(The input begins)

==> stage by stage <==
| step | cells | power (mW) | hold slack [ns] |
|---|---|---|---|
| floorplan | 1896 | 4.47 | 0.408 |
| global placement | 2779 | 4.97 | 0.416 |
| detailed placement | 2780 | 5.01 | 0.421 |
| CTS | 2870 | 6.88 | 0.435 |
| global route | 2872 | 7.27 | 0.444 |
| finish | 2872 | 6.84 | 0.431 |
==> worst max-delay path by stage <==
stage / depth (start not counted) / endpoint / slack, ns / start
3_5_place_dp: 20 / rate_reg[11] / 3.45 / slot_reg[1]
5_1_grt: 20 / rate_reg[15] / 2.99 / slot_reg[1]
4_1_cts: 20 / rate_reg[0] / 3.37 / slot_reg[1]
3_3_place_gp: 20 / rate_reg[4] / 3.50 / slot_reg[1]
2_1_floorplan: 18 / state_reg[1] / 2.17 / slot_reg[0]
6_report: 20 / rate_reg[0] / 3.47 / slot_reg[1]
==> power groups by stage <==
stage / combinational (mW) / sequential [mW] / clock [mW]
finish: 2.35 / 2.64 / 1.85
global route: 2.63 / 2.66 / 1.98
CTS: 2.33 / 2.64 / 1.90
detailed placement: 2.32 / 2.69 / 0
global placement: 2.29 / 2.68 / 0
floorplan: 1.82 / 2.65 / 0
<file path="src/rtl/rvdec_pkg.sv">
package rvdec_pkg;

   localparam int unsigned INSTR_W = 32;
   localparam int unsigned OP_W    = 5;
   localparam int unsigned REG_W   = 5;
   localparam int unsigned IMM_W   = 32;
   localparam int unsigned RSP_W   = 56;

   localparam logic [6:0] OPC_BRANCH = 7'b1100011;
   localparam logic [6:0] OPC_LOAD   = 7'b0000011;
   localparam logic [6:0] OPC_STORE  = 7'b0100011;
   localparam logic [6:0] OPC_ALUI   = 7'b0010011;
   localparam logic [6:0] OPC_ALUR   = 7'b0110011;
   localparam logic [6:0] OPC_LUI    = 7'b0110111;
   localparam logic [6:0] OPC_JAL    = 7'b1101111;
   localparam logic [6:0] OPC_JALR   = 7'b1100111;
   localparam logic [6:0] OPC_NOP    = 7'b1111111;
   localparam logic [6:0] OPC_FLOAT  = 7'b1010011;

   localparam logic [OP_W-1:0] OP_BEQ     = 5'd0;
   localparam logic [OP_W-1:0] OP_BNE     = 5'd1;
   localparam logic [OP_W-1:0] OP_BLT     = 5'd2;
   localparam logic [OP_W-1:0] OP_BGE     = 5'd3;
   localparam logic [OP_W-1:0] OP_LW      = 5'd4;
   localparam logic [OP_W-1:0] OP_SW      = 5'd5;
   localparam logic [OP_W-1:0] OP_ADDI    = 5'd6;
   localparam logic [OP_W-1:0] OP_SLLI    = 5'd7;
   localparam logic [OP_W-1:0] OP_SRLI    = 5'd8;
   localparam logic [OP_W-1:0] OP_ADD     = 5'd9;
   localparam logic [OP_W-1:0] OP_SUB     = 5'd10;
   localparam logic [OP_W-1:0] OP_SLL     = 5'd11;
   localparam logic [OP_W-1:0] OP_LUI     = 5'd12;
   localparam logic [OP_W-1:0] OP_JAL     = 5'd13;
   localparam logic [OP_W-1:0] OP_JALR    = 5'd14;
   localparam logic [OP_W-1:0] OP_FADD    = 5'd15;
   localparam logic [OP_W-1:0] OP_FSUB    = 5'd16;
   localparam logic [OP_W-1:0] OP_FMUL    = 5'd17;
   localparam logic [OP_W-1:0] OP_FDIV    = 5'd18;
   localparam logic [OP_W-1:0] OP_FHALF   = 5'd19;
   localparam logic [OP_W-1:0] OP_SQRT    = 5'd20;
   localparam logic [OP_W-1:0] OP_FABS    = 5'd21;
   localparam logic [OP_W-1:0] OP_FNEG    = 5'd22;
   localparam logic [OP_W-1:0] OP_FISZERO = 5'd23;
   localparam logic [OP_W-1:0] OP_FISNEG  = 5'd24;
   localparam logic [OP_W-1:0] OP_FISPOS  = 5'd25;
   localparam logic [OP_W-1:0] OP_FLESS   = 5'd26;
   localparam logic [OP_W-1:0] OP_FLOOR   = 5'd27;
   localparam logic [OP_W-1:0] OP_FTOI    = 5'd28;
   localparam logic [OP_W-1:0] OP_ITOF    = 5'd29;
   localparam logic [OP_W-1:0] OP_NOP     = 5'd30;

   // funct3
   localparam logic [2:0] F3_BEQ  = 3'd0;
   localparam logic [2:0] F3_BNE  = 3'd4;
   localparam logic [2:0] F3_BLT  = 3'd1;
   localparam logic [2:0] F3_BGE  = 3'd5;
   localparam logic [2:0] F3_WORD = 3'd2;
   localparam logic [2:0] F3_ADDI = 3'd0;
   localparam logic [2:0] F3_SLLI = 3'd1;
   localparam logic [2:0] F3_SRLI = 3'd5;
   localparam logic [2:0] F3_JALR = 3'd0;

   // {funct7, funct3}
   localparam logic [9:0] F10_ADD     = 10'h000;
   localparam logic [9:0] F10_SUB     = 10'h100;
   localparam logic [9:0] F10_SLL     = 10'h001;
   localparam logic [9:0] F10_FADD    = 10'h000;
   localparam logic [9:0] F10_FSUB    = 10'h020;
   localparam logic [9:0] F10_FMUL    = 10'h040;
   localparam logic [9:0] F10_FDIV    = 10'h060;
   localparam logic [9:0] F10_FHALF   = 10'h041;
   localparam logic [9:0] F10_SQRT    = 10'h160;
   localparam logic [9:0] F10_FABS    = 10'h082;
   localparam logic [9:0] F10_FNEG    = 10'h081;
   localparam logic [9:0] F10_FISZERO = 10'h282;
   localparam logic [9:0] F10_FISNEG  = 10'h285;
   localparam logic [9:0] F10_FISPOS  = 10'h283;
   localparam logic [9:0] F10_FLESS   = 10'h281;
   localparam logic [9:0] F10_FLOOR   = 10'h301;
   localparam logic [9:0] F10_FTOI    = 10'h300;
   localparam logic [9:0] F10_ITOF    = 10'h340;

   typedef struct packed {
      logic [IMM_W-1:0] imm;
      logic [REG_W-1:0] rs2;
      logic [REG_W-1:0] rs1;
      logic [REG_W-1:0] rd;
      logic [OP_W-1:0]  op;
      logic             valid_res;
   } decode_type;

   function automatic decode_type decode(input logic [INSTR_W-1:0] w);
      decode_type       res;
      logic [9:0]       f10;
      logic [2:0]       f3;
      logic [IMM_W-1:0] imm_i;
      logic [IMM_W-1:0] imm_s;
      logic             ok;
      logic             unary;
      logic             use_rd;
      logic             use_rs1;
      logic             use_rs2;
      logic [OP_W-1:0]  code;
      logic [IMM_W-1:0] imm;
      f3      = w[14:12];
      f10     = {w[31:25], w[14:12]};
      imm_i   = {{20{w[31]}}, w[31:20]};
      imm_s   = {{20{w[31]}}, w[31:25], w[11:7]};
      ok      = 1'b0;
      unary   = 1'b0;
      use_rd  = 1'b0;
      use_rs1 = 1'b0;
      use_rs2 = 1'b0;
      code    = OP_BEQ;
      imm     = '0;
      case (w[6:0])
         OPC_BRANCH: begin
            use_rs1 = 1'b1;
            use_rs2 = 1'b1;
            imm     = imm_s;
            ok      = 1'b1;
            case (f3)
               F3_BEQ: code = OP_BEQ;
               F3_BNE: code = OP_BNE;
               F3_BLT: code = OP_BLT;
               F3_BGE: code = OP_BGE;
               default: ok = 1'b0;
            endcase
         end
         OPC_LOAD: begin
            ok      = (f3 == F3_WORD);
            code    = OP_LW;
            use_rd  = 1'b1;
            use_rs1 = 1'b1;
            imm     = imm_i;
         end
         OPC_STORE: begin
            ok      = (f3 == F3_WORD);
            code    = OP_SW;
            use_rs1 = 1'b1;
            use_rs2 = 1'b1;
            imm     = imm_s;
         end
         OPC_ALUI: begin
            use_rd  = 1'b1;
            use_rs1 = 1'b1;
            imm     = imm_i;
            ok      = 1'b1;
            case (f3)
               F3_ADDI: code = OP_ADDI;
               F3_SLLI: code = OP_SLLI;
               F3_SRLI: code = OP_SRLI;
               default: ok = 1'b0;
            endcase
         end
         OPC_ALUR: begin
            use_rd  = 1'b1;
            use_rs1 = 1'b1;
            use_rs2 = 1'b1;
            ok      = 1'b1;
            case (f10)
               F10_ADD: code = OP_ADD;
               F10_SUB: code = OP_SUB;
               F10_SLL: code = OP_SLL;
               default: ok = 1'b0;
            endcase
         end
         OPC_LUI: begin
            ok     = 1'b1;
            code   = OP_LUI;
            use_rd = 1'b1;
            imm    = {w[31:12], 12'd0};
         end
         OPC_JAL: begin
            ok     = 1'b1;
            code   = OP_JAL;
            use_rd = 1'b1;
            imm    = {{12{w[31]}}, w[31:12]};
         end
         OPC_JALR: begin
            ok      = (f3 == F3_JALR);
            code    = OP_JALR;
            use_rd  = 1'b1;
            use_rs1 = 1'b1;
            imm     = imm_i;
         end
         OPC_FLOAT: begin
            ok    = 1'b1;
            unary = 1'b1;
            case (f10)
               F10_FADD: begin
                  code  = OP_FADD;
                  unary = 1'b0;
               end
               F10_FSUB: begin
                  code  = OP_FSUB;
                  unary = 1'b0;
               end
               F10_FMUL: begin
                  code  = OP_FMUL;
                  unary = 1'b0;
               end
               F10_FDIV: begin
                  code  = OP_FDIV;
                  unary = 1'b0;
               end
               F10_FHALF:   code = OP_FHALF;
               F10_SQRT:    code = OP_SQRT;
               F10_FABS:    code = OP_FABS;
               F10_FNEG:    code = OP_FNEG;
               F10_FISZERO: code = OP_FISZERO;
               F10_FISNEG:  code = OP_FISNEG;
               F10_FISPOS:  code = OP_FISPOS;
               F10_FLESS: begin
                  code  = OP_FLESS;
                  unary = 1'b0;
               end
               F10_FLOOR: code = OP_FLOOR;
               F10_FTOI:  code = OP_FTOI;
               F10_ITOF:  code = OP_ITOF;
               default:   ok = 1'b0;
            endcase
            // unary ops need the rs2 field clear
            if (unary && (w[24:20] != 5'd0)) begin
               ok = 1'b0;
            end
            use_rd  = 1'b1;
            use_rs1 = 1'b1;
            use_rs2 = !unary;
         end
         OPC_NOP: begin
            ok   = 1'b1;
            code = OP_NOP;
         end
         default: ok = 1'b0;
      endcase
      res.valid_res = ok;
      res.op        = ok ? code : OP_BEQ;
      res.rd        = (ok && use_rd) ? w[11:7] : '0;
      res.rs1       = (ok && use_rs1) ? w[19:15] : '0;
      res.rs2       = (ok && use_rs2) ? w[24:20] : '0;
      res.imm       = ok ? imm : '0;
      return res;
   endfunction

endpackage

</file>
<file path="src/rtl/custom_rv32_instruction_decoder_unit.sv">
// path from req beat to rsp beat: input register, then result register
// throughput: one beat per cycle while rsp_tready is high, a new word is taken while the result register drains
// decode is single-pass logic between the two registers
// reset: synchronous, active high; clears both stage valids, payload is not reset
module custom_rv32_instruction_decoder_unit (
   input  logic                              clock,
   input  logic                              reset,
   input  logic                              req_tvalid,
   output logic                              req_tready,
   input  logic [rvdec_pkg::INSTR_W-1:0]     req_tdata,  // instruction[31:0]
   output logic                              rsp_tvalid,
   input  logic                              rsp_tready,
   // valid_res[0], op[5:1], rd[10:6], rs1[15:11], rs2[20:16], imm[52:21], zero[55:53]
   output logic [rvdec_pkg::RSP_W-1:0]       rsp_tdata
);

   logic                              in_valid_ff;
   logic                              in_valid_in;
   logic [rvdec_pkg::INSTR_W-1:0]     in_word_ff;
   logic                              out_valid_ff;
   logic                              out_valid_in;
   rvdec_pkg::decode_type             out_res_ff;
   rvdec_pkg::decode_type             dec;
   logic                              out_load;
   logic                              req_accept;

   assign out_load   = !out_valid_ff || rsp_tready;
   assign req_tready = !in_valid_ff || out_load;
   assign req_accept = req_tvalid && req_tready;
   assign dec        = rvdec_pkg::decode(in_word_ff);

   always_comb begin
      in_valid_in = in_valid_ff;
      if (req_accept) begin
         in_valid_in = 1'b1;
      end else if (out_load) begin
         in_valid_in = 1'b0;
      end
      out_valid_in = out_load ? in_valid_ff : out_valid_ff;
   end

   always_ff @(posedge clock) begin
      if (reset) begin
         in_valid_ff  <= 1'b0;
         out_valid_ff <= 1'b0;
      end else begin
         in_valid_ff  <= in_valid_in;
         out_valid_ff <= out_valid_in;
      end
   end

   always_ff @(posedge clock) begin
      if (req_accept) begin
         in_word_ff <= req_tdata;
      end
      if (out_load) begin
         out_res_ff <= dec;
      end
   end

   assign rsp_tvalid = out_valid_ff;
   assign rsp_tdata  = {{(rvdec_pkg::RSP_W - $bits(rvdec_pkg::decode_type)){1'b0}},
                        out_res_ff};

   a_invalid_zero: assert property (@(posedge clock) disable iff (reset)
      (out_valid_ff && !out_res_ff.valid_res) |->
         (out_res_ff.op == '0 && out_res_ff.rd == '0 && out_res_ff.rs1 == '0 &&
          out_res_ff.rs2 == '0 && out_res_ff.imm == '0))
      else $error("invalid decode carries nonzero fields");

   a_op_range: assert property (@(posedge clock) disable iff (reset)
      out_valid_ff |-> (out_res_ff.op <= rvdec_pkg::OP_NOP))
      else $error("op code out of range");

   a_nop_clean: assert property (@(posedge clock) disable iff (reset)
      (out_valid_ff && out_res_ff.op == rvdec_pkg::OP_NOP) |->
         (out_res_ff.rd == '0 && out_res_ff.rs1 == '0 && out_res_ff.rs2 == '0 &&
          out_res_ff.imm == '0))
      else $error("nop with nonzero fields");

   a_accept_holds: assert property (@(posedge clock) disable iff (reset)
      req_accept |=> in_valid_ff)
      else $error("accepted beat lost in input stage");

endmodule
</file>
<file path="config.mk">
export PLATFORM = sky130hd
export DESIGN_NAME = fuzzy_implication_matrix_cell
export DESIGN_NICKNAME = d
export VERILOG_FILES = /design/src/fimc_pkg.sv /design/src/fuzzy_implication_matrix_cell.sv
export SDC_FILE = /design/constraint.sdc
export NUM_CORES = 2
export LEC_CHECK = 0
export BUFFER_PORTS_ARGS = -buffer_cell sky130_fd_sc_hd__buf_2
export CAP_MARGIN = 20
export CORE_ASPECT_RATIO = 0.7
export CORE_MARGIN = 2
export CORE_UTILIZATION = 66
export DETAILED_ROUTE_END_ITERATION = 16
export PLACE_DENSITY = 0.83
export SETUP_SLACK_MARGIN = 0.02
export SLEW_MARGIN = 40
export SYNTH_ARGS = -nofsm -noshare
export SYNTH_HDL_FRONTEND = slang
export SYNTH_SLANG_ARGS = --single-unit
</file>
<file path="constraint.sdc">
create_clock -name clk -period 12.4 [get_ports clk]
set_clock_uncertainty 0.2 [all_clocks]
set_input_delay 1.86 -clock clk [delete_from_list [all_inputs] [get_ports clk]]
set_output_delay 1.86 -clock clk [all_outputs]
set_load 0.02 [all_outputs]
</file>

(The input ends)

▶ What you are asked to do
Write out exactly the lines that fall from the line with "F3_BNE: code = OP_BNE;" to the line with "OPC_ALUI: begin" in the records above, keeping both ends.

▶ Exercise answer
               F3_BNE: code = OP_BNE;
               F3_BLT: code = OP_BLT;
               F3_BGE: code = OP_BGE;
               default: ok = 1'b0;
            endcase
         end
         OPC_LOAD: begin
            ok      = (f3 == F3_WORD);
            code    = OP_LW;
            use_rd  = 1'b1;
            use_rs1 = 1'b1;
            imm     = imm_i;
         end
         OPC_STORE: begin
            ok      = (f3 == F3_WORD);
            code    = OP_SW;
            use_rs1 = 1'b1;
            use_rs2 = 1'b1;
            imm     = imm_s;
         end
         OPC_ALUI: begin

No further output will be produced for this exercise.